## TASK TO CARRY OUT
From the records that follow, copy every line in which "result" appears.

[Stored items]
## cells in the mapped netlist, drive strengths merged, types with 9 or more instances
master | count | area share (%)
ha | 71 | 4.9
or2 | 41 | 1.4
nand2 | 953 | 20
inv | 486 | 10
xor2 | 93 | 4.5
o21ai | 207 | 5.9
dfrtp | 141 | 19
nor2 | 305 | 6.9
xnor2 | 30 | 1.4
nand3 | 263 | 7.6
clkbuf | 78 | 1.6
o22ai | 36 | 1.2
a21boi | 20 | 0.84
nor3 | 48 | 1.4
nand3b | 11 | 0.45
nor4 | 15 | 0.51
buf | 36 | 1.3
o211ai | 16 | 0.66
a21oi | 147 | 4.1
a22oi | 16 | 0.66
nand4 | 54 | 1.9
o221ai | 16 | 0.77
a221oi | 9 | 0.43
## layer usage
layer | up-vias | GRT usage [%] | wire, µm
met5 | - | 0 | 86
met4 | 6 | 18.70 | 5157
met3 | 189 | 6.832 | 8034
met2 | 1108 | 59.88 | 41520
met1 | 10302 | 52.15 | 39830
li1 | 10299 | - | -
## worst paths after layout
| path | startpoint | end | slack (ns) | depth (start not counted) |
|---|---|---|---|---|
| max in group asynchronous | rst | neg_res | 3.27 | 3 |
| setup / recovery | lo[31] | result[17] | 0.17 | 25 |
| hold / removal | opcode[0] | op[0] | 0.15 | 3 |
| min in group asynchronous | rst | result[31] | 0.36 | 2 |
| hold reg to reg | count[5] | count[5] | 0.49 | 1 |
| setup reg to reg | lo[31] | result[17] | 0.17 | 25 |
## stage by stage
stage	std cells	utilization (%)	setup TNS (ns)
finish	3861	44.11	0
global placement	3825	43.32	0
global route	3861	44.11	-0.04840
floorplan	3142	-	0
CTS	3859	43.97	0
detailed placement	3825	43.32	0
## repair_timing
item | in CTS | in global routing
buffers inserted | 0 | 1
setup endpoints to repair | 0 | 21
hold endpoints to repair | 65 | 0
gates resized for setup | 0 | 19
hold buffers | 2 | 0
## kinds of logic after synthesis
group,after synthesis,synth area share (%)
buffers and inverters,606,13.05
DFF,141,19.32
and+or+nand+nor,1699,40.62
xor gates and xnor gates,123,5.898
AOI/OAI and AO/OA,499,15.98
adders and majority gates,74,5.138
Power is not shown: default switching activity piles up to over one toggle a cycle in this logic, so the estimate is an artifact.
===== config.mk =====
export PLATFORM = sky130hd
export DESIGN_NAME = if_fetch_ctrl
export DESIGN_NICKNAME = d
export VERILOG_FILES = /design/src/rtl/if_fetch_ctrl.sv
export SDC_FILE = /design/constraint.sdc
export NUM_CORES = 1
export LEC_CHECK = 0
export BUFFER_PORTS_ARGS = -buffer_cell sky130_fd_sc_hd__buf_2
export CAP_MARGIN = 20
export CELL_PAD_IN_SITES_DETAIL_PLACEMENT = 1
export CELL_PAD_IN_SITES_GLOBAL_PLACEMENT = 1
export CORE_UTILIZATION = 39
export CTS_CLUSTER_DIAMETER = 40
export DETAILED_ROUTE_END_ITERATION = 12
export PLACE_DENSITY_LB_ADDON = 0.1
export SYNTH_ARGS = -nofsm -noshare
export SYNTH_HDL_FRONTEND = slang
export SYNTH_SLANG_ARGS = --single-unit

===== constraint.sdc =====
create_clock -name clk -period 5.62 [get_ports clk]
set_input_delay 0.562 -clock clk [delete_from_list [all_inputs] [get_ports clk]]
set_output_delay 0.562 -clock clk [all_outputs]
set_load 0.03 [all_outputs]

===== src/rtl/if_fetch_ctrl.sv =====
// IF-stage fetch controller: owns the PC and issues one outstanding request at a
// time on the SRAM-like instruction port. Returned instructions are queued in a
// small FIFO whose head feeds the ID pipeline register. Redirects flush the FIFO;
// a response still in flight for a cancelled request is swallowed in S_DROP.
// Optional build macro IF_FETCH_PERF_EN adds drop and bubble counters.
module if_fetch_ctrl #(
  parameter logic [31:0] RESET_PC  = 32'hBFC0_0000,
  parameter int          BUF_DEPTH = 2
) (
  input  logic        clk,
  input  logic        resetn,
  input  logic        ID_Wr,
  input  logic        exc_valid,
  input  logic [31:0] exc_pc,
  input  logic        redirect_valid,
  input  logic [31:0] redirect_pc,
  output logic        inst_req,
  output logic [31:0] inst_addr,
  input  logic        inst_addr_ok,
  input  logic [31:0] inst_rdata,
  input  logic        inst_data_ok,
  output logic        IF_Valid,
  output logic [31:0] IF_PC,
  output logic [31:0] IF_Instr,
  output logic        IF_AdEL
`ifdef IF_FETCH_PERF_EN
  ,
  output logic [31:0] perf_drop_cnt,
  output logic [31:0] perf_bubble_cnt
`endif
);

  localparam int PW = (BUF_DEPTH > 1) ? $clog2(BUF_DEPTH) : 1;
  localparam int CW = $clog2(BUF_DEPTH + 1);
  localparam logic [CW-1:0] DEPTH_C = CW'(BUF_DEPTH);

  typedef enum logic [1:0] {
    S_REQ  = 2'd0,
    S_WAIT = 2'd1,
    S_DROP = 2'd2,
    S_HALT = 2'd3
  } state_t;

  state_t          r_state;
  state_t          w_state_nxt;
  logic [31:0]     r_pc;
  logic [31:0]     w_pc_nxt;
  logic [31:0]     r_req_pc;
  logic [CW-1:0]   r_count;
  logic [PW-1:0]   r_rd_ptr;
  logic [PW-1:0]   r_wr_ptr;

  logic [31:0]     r_buf_pc    [BUF_DEPTH];
  logic [31:0]     r_buf_instr [BUF_DEPTH];
  logic            r_buf_adel  [BUF_DEPTH];

  logic            w_redir;
  logic [31:0]     w_target;
  logic            w_has_free;
  logic            w_aligned;
  logic            w_req;
  logic            w_accept;
  logic            w_outstanding;
  logic            w_valid;
  logic            w_pop;
  logic            w_push;
  logic [31:0]     w_push_pc;
  logic [31:0]     w_push_instr;
  logic            w_push_adel;

  assign w_redir    = exc_valid | redirect_valid;
  assign w_target   = exc_valid ? exc_pc : redirect_pc;
  assign w_has_free = (r_count < DEPTH_C);
  assign w_aligned  = (r_pc[1:0] == 2'b00);
  // Gated by resetn so nothing is requested while reset is held.
  assign w_req      = resetn && (r_state == S_REQ) && w_aligned && w_has_free;
  assign w_accept   = w_req && inst_addr_ok;
  assign w_valid    = (r_count != '0);
  assign w_pop      = w_valid && ID_Wr;

  // A response is still owed to us after this edge.
  assign w_outstanding = (((r_state == S_WAIT) || (r_state == S_DROP)) && !inst_data_ok) || w_accept;

  assign inst_req  = w_req;
  // Address mirrors the PC; forced to zero while reset is asserted.
  assign inst_addr = resetn ? r_pc : 32'h0;

  // Head entry masked when empty so stale buffer contents never leak out.
  assign IF_Valid = w_valid;
  assign IF_PC    = w_valid ? r_buf_pc[r_rd_ptr]    : 32'h0;
  assign IF_Instr = w_valid ? r_buf_instr[r_rd_ptr] : 32'h0;
  assign IF_AdEL  = w_valid ? r_buf_adel[r_rd_ptr]  : 1'b0;

  // Next-state, next-PC and push decision; a redirect overrides everything.
  always_comb begin
    w_state_nxt  = r_state;
    w_pc_nxt     = r_pc;
    w_push       = 1'b0;
    w_push_pc    = r_req_pc;
    w_push_instr = inst_rdata;
    w_push_adel  = 1'b0;
    case (r_state)
      S_REQ: begin
        if (w_aligned) begin
          if (w_accept) begin
            w_state_nxt = S_WAIT;
            w_pc_nxt    = r_pc + 32'd4;
          end
        end else if (w_has_free) begin
          w_push       = 1'b1;
          w_push_pc    = r_pc;
          w_push_instr = 32'h0;
          w_push_adel  = 1'b1;
          w_state_nxt  = S_HALT;
        end
      end
      S_WAIT: begin
        if (inst_data_ok) begin
          w_push      = 1'b1;
          w_state_nxt = S_REQ;
        end
      end
      S_DROP: begin
        if (inst_data_ok) begin
          w_state_nxt = S_REQ;
        end
      end
      S_HALT: begin
        w_state_nxt = S_HALT;
      end
      default: begin
        w_state_nxt = S_REQ;
      end
    endcase
    if (w_redir) begin
      w_push      = 1'b0;
      w_pc_nxt    = w_target;
      w_state_nxt = w_outstanding ? S_DROP : S_REQ;
    end
  end

  // State and PC registers.
  always_ff @(posedge clk or negedge resetn) begin
    if (!resetn) begin
      r_state <= S_REQ;
      r_pc    <= RESET_PC;
    end else begin
      r_state <= w_state_nxt;
      r_pc    <= w_pc_nxt;
    end
  end

  // Remember the address of the request in flight for tagging its response.
  always_ff @(posedge clk) begin
    if (w_accept) begin
      r_req_pc <= r_pc;
    end
  end

  // FIFO occupancy and pointers; a redirect empties the queue.
  always_ff @(posedge clk or negedge resetn) begin
    if (!resetn) begin
      r_count  <= '0;
      r_rd_ptr <= '0;
      r_wr_ptr <= '0;
    end else if (w_redir) begin
      r_count  <= '0;
      r_rd_ptr <= '0;
      r_wr_ptr <= '0;
    end else begin
      if (w_push) begin
        r_wr_ptr <= r_wr_ptr + PW'(1);
      end
      if (w_pop) begin
        r_rd_ptr <= r_rd_ptr + PW'(1);
      end
      case ({w_push, w_pop})
        2'b10:   r_count <= r_count + CW'(1);
        2'b01:   r_count <= r_count - CW'(1);
        default: r_count <= r_count;
      endcase
    end
  end

  // FIFO payload storage.
  always_ff @(posedge clk) begin
    if (w_push) begin
      r_buf_pc[r_wr_ptr]    <= w_push_pc;
      r_buf_instr[r_wr_ptr] <= w_push_instr;
      r_buf_adel[r_wr_ptr]  <= w_push_adel;
    end
  end

`ifdef IF_FETCH_PERF_EN
  logic w_drop;
  assign w_drop = inst_data_ok && ((r_state == S_DROP) || (w_redir && (r_state == S_WAIT)));

  // Count discarded responses and cycles where ID wanted an instruction but none was ready.
  always_ff @(posedge clk or negedge resetn) begin
    if (!resetn) begin
      perf_drop_cnt   <= 32'h0;
      perf_bubble_cnt <= 32'h0;
    end else begin
      if (w_drop) begin
        perf_drop_cnt <= perf_drop_cnt + 32'd1;
      end
      if (!w_valid && ID_Wr) begin
        perf_bubble_cnt <= perf_bubble_cnt + 32'd1;
      end
    end
  end
`endif

endmodule


# ---- Word-level counts from Yosys, hierarchy flattened
# Memories as Yosys holds them, arrays and structs flattened.
# Cells that the tools add are included.
dict set report totals {
  register_bits 70
  ram_bits 130
  in_bits 103
  out_inout_bits 99
  mem_count 3
}
# memory depth word_bits read_ports rd_ports_with_merged_regs write_ports line_no
set memory_table {}
lappend memory_table {r_buf_instr 2 32 1 0 1 54} ;# logic [31:0] r_buf_instr [BUF_DEPTH];
lappend memory_table {r_buf_pc 2 32 1 0 1 53} ;# logic [31:0] r_buf_pc [BUF_DEPTH];
lappend memory_table {r_buf_adel 2 1 1 0 1 55} ;# logic r_buf_adel [BUF_DEPTH];
dict set report op_classes {
  n_addsub 5
  order_cmp 1
  n_eq_ne 8
  muxes 36
  bitwise 1
  n_reduce_logical 21
}
# cell n
set ops {}
lappend ops {{$mux W32} 14}
lappend ops {{$add A32 B3 Y32 const B} 1}
lappend ops {{$mux W2} 7}
lappend ops {{$mux W1} 12}
lappend ops {{$reduce_bool A2 Y1} 6}
lappend ops {{$ne A4 B4 Y1 const B} 2}
lappend ops {{$eq A2 B2 Y1 const B} 3}
lappend ops {{$logic_and A1 B1 Y1} 6}
lappend ops {{$pmux W2 S3} 1}
lappend ops {{$reduce_and A3 Y1} 2}
lappend ops {{$eq A2 B1 Y1 const B} 2}
lappend ops {{$logic_not A2 Y1} 2}
lappend ops {{$pmux W2 S2} 1}
lappend ops {{$ne A3 B1 Y1 const B} 1}
lappend ops {{$reduce_bool A3 Y1} 1}
lappend ops {{$add A1 B1 Y1 const B} 2}
lappend ops {{$add A2 B1 Y2 const B} 1}
lappend ops {{$logic_or A1 B1 Y1} 2}
lappend ops {{$lt A2 B2 Y1 const B} 1}
lappend ops {{$pmux W1 S2} 1}
lappend ops {{$reduce_or A2 Y1} 1}
lappend ops {{$sub A2 B1 Y2 const B} 1}
lappend ops {{$logic_not A1 Y1} 1}
lappend ops {{$or A1 B1 Y1} 1}

# ---- Depth between registers and ports, before layout
dict set report logic_depth {
  word_depth 9
  mapped_depth 8
  ltp_nobuf 8
}

# ---- Least setup slack after synthesis
# Ideal clock, no wire load.
dict set report synth_path {
  kind {input to register}
  startpoint {in exc_valid}
  endpoint {mem r_buf_adel[0], enable pin}
  setup_ns 0.488
  arrival_ns 4.138
  required_ns 5.132
  slack_ns 0.993
  stages 5
  path_buffers 2
  path_cell_list {clkbuf_1 > nor2_1 > clkbuf_1 > nand2_1 > nor2_1}
}
dict set report synth_via {
  elab_chain_cells 4
}
# element line_no
set synth_lines {}
lappend synth_lines {{start: declaration} 13} ;# input logic exc_valid,
lappend synth_lines {{$or A1 B1 Y1} 71} ;# assign w_redir = exc_valid | redirect_valid;
lappend synth_lines {{$mux W1} 135} ;# if (w_redir) begin
lappend synth_lines {{$mux W1} 187} ;# if (w_push) begin
lappend synth_lines {{$mux W1 (not written as such)} 190} ;# r_buf_adel[r_wr_ptr] <= w_push_adel;
lappend synth_lines {{end: declaration} 55}
# Every way passes these cells.

# ---- Worst setup path in the final report
dict set report layout_path {
  startpoint {reg r_rd_ptr}
  endpoint {out IF_PC[7]}
}
dict set report layout_via {
  elab_chain_cells 2
}
# element line_no
set layout_lines {}
lappend layout_lines {{start: declaration} 50} ;# logic [PW-1:0] r_rd_ptr;
lappend layout_lines {{start signal: assignment} 175} ;# r_rd_ptr <= r_rd_ptr + PW'(1);
lappend layout_lines {{$mem_v2 Z2 W32} n/a}
lappend layout_lines {{$mux W32} 90} ;# assign IF_PC = w_valid ? r_buf_pc[r_rd_ptr] : 32'h0;
lappend layout_lines {{end: declaration} 23} ;# output logic [31:0] IF_PC,
# Every way passes these cells.

==> flow_summary.ini <==
[clock_network]
clock_sinks = 200
cts.clk_slew.worst_paths_ns = 0.07
htreeDepth = 4
clk_path_buf_depth = 2
numCtsBuffers = 17
cts_tree = built
clock_latency_ns = 0.43
ctsResizeCount = 0
cts_root_buffer = clkbuf_16
post_cts_buffers = 0
postCtsHoldBufs = 0

[drt]
drt-initial-drc-count = 343
routedWlPerCell_um = 18.0
routed_wl_um = 23100
via_count = 6449
ant_nets = 0
drc = 0
dr.pass1.iters = 4
viasPerCell = 5.04

[finish]
fin_nets = 1062
syn2layout_area_growth_pct = 20.4
drive_above_1_share_pct = 27.4
diodes = 0
instances_no_fill = 1280

[global_routing]
grt_pass1_vias = 6808
track_usage_pct = 19.9
grt_overflow = 0
grt_antenna_before_repair = 0
grt_pass1_wl_um = 36600
grt_start_max_net_pins = 70

[setup_path]
worst_ep_required_time_ns = 5.06
critPathKind = reg -> out
timing.rr.end = r_buf_pc[0][28]
end_kind = output port
critPathLaunchType = flop
rr_worst_depth = 8
rrSetupSlack_ns = 2.75
rr_startpoint = r_state[1]
worstPathArrival_ns = 2.46
cp_max_fo = 35

[synthesis]
synthTopCellsByArea = edfxtp_1 53%, mux2i_1 8.1%, dfrtp_1 7.9%, nand2_1 4.7%, and2_1 4.6%
synthMuxAreaShare_pct = 8.32
synth-simple-area-share_pct = 17.8
synth_nets = 878
synth_xor_area_share_pct = 2.86
ys_async_sr_fraction_pct = 19.0
syn_inst = 770
ys_top_cells_by_count = 162 x edfxtp_1, 114 x nand2_1, 79 x nor2_1
synth.top_cell.area_share_pct = 53.0
yosysMostFrequentCell = edfxtp_1
synth_top_family_by_area = simple AND/OR/NAND/NOR gates
ys.flop_type = edfxtp_1
syn_avg_cell_area_um2 = 11.9
yosysWarnings = 0
synth_compound_area_share_pct = 4.61
synth_adder_area_share_pct = 0.682
seq_area_frac_synth_pct = 63.5
yosysUniqueCellTypes = 43
netlist_area_um2 = 9180
synth_seq_cells = 200
synth_edf_count = 162
synth_area_leader_cell = edfxtp_1

[timing]
fin_tns_setup_ns = 0
finalHoldViolCount = 0
drv_slew = 0
fin_crit_sh_pct = 53.7
skew_ns = 0.0129
worst_slew_pin_slew_ns = 0.987
max_clock_freq_mhz = 331
rsz0062_at_grt = no
fin_crit_ns = 3.02
max-slew-margin-rel_pct = 34.2
finalSetupViolations = 0

[die]
start_util_pct = 40.2
fp.dieH_um = 155
io-pin-count = 202
die_x_um = 155
rows = 55
dieArea_um2 = 24100
core_area_um2 = 22800

[placement]
io_buffer_count = 201
place.gp.congestion = 0.741
dp_hpwl_um = 15400
placed_cells = 1248

[run_status]
status = complete, no violations

[power_and_ir_drop]
vdd_drop_max_mv = 0.159
leakage_nw = 4.28
powerDensity_nw_per_um2 = 329

[min_path]
hold_class = in -> async

[flow_run]
cap_violations = 0
==> logic make-up after synthesis <==
kind of cell,Yosys count
AO/OA/AOI/OAI,71
XOR/XNOR,30
adder cells (fa/ha/maj),5
buffers and inverters,55
flip-flops,200
multiplexers,76
AND/OR/NAND/NOR,333
==> worst max-delay path by stage <==
| stage | from | to | slack [ns] |
|---|---|---|---|
| 2_1_floorplan | exc_valid | r_buf_adel[0] | 0.99 |
| 3_3_place_gp | resetn | r_pc[27] | 2.66 |
| 3_5_place_dp | resetn | r_pc[27] | 2.57 |
| 4_1_cts | r_rd_ptr | IF_PC[7] | 2.52 |
| 5_1_grt | r_rd_ptr | IF_PC[17] | 2.42 |
| 6_report | r_rd_ptr | IF_PC[7] | 2.60 |
==> final cells by class <==
class,instances,area (um^2)
multi-input cells,515,3180
clock buffers,18,429
inverters,12,45.0
clock inverters,14,114
repair buffers,208,1060
fillers,2537,11800
flip-flops and latches,200,5830
well taps,313,392
==> metal layers <==
layer | part of all wire (%) | GRT usage, % | vias to the layer above
met1 | 48 | 27.0 | 3188
li1 | - | - | 3090
met4 | 1.1 | 5.23 | 0
met3 | 4.0 | 3.87 | 13
met2 | 47 | 32.6 | 158
met5 | 0 | 0 | -
==> metrics by stage <==
| stage | hold slack, ns | power [mW] | setup WS [ns] | util (%) | instance area (um^2) |
|---|---|---|---|---|---|
| floorplan | 0.266 | 2.29 | 0.993 | - | 9180 |
| global placement | 0.492 | 2.52 | 2.66 | 46.0 | 10500 |
| detailed placement | 0.505 | 2.54 | 2.57 | 46.0 | 10500 |
| CTS | 0.0428 | 3.68 | 2.52 | 48.3 | 11000 |
| global route | 0.0491 | 3.79 | 2.42 | 48.3 | 11000 |
| finish | 0.0536 | 3.64 | 2.60 | 48.3 | 11000 |
==> cells in the final DEF, fill, tap and decap left out, types with 9 or more instances in the layout <==
cell / instances
buf_2: 201
edfxtp_1: 162
nand2_1: 114
nor2_1: 76
mux2i_1: 74
and2_1: 67
dfrtp_1: 28
a21oi_1: 25
xnor2_1: 24
clkbuf_16: 17
nor2b_1: 14
a211oi_1: 13
nor4_1: 13
o21ai_1: 11
inv_1: 10
nand3_1: 10
dfstp_2: 9
==> power by group <==
part	total (mW)	internal, mW	switching [mW]
Combinational	0.682	0.217	0.465
Clock	1.14	0.578	0.564
Sequential	1.82	1.74	0.0718
==> critical path, cell delays in order (launching register included) <==
cell     delay, ns
dfrtp_4       0.84
buf_4         0.59
mux2i_1       0.29
nor2_1        0.07
buf_2         0.21
==> state kept, by name, summed over array words and instances (netlist names) <==
name / count
r_buf_adel: 2
r_buf_instr: 64
r_buf_pc: 64
r_count: 2
r_pc: 32
r_rd_ptr: 1
r_req_pc: 32
r_state: 2
r_wr_ptr: 1
Note: power is estimated with default switching activity, not from simulation.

## RESPONSE BELOW
| setup / recovery | lo[31] | result[17] | 0.17 | 25 |
| min in group asynchronous | rst | result[31] | 0.36 | 2 |
| setup reg to reg | lo[31] | result[17] | 0.17 | 25 |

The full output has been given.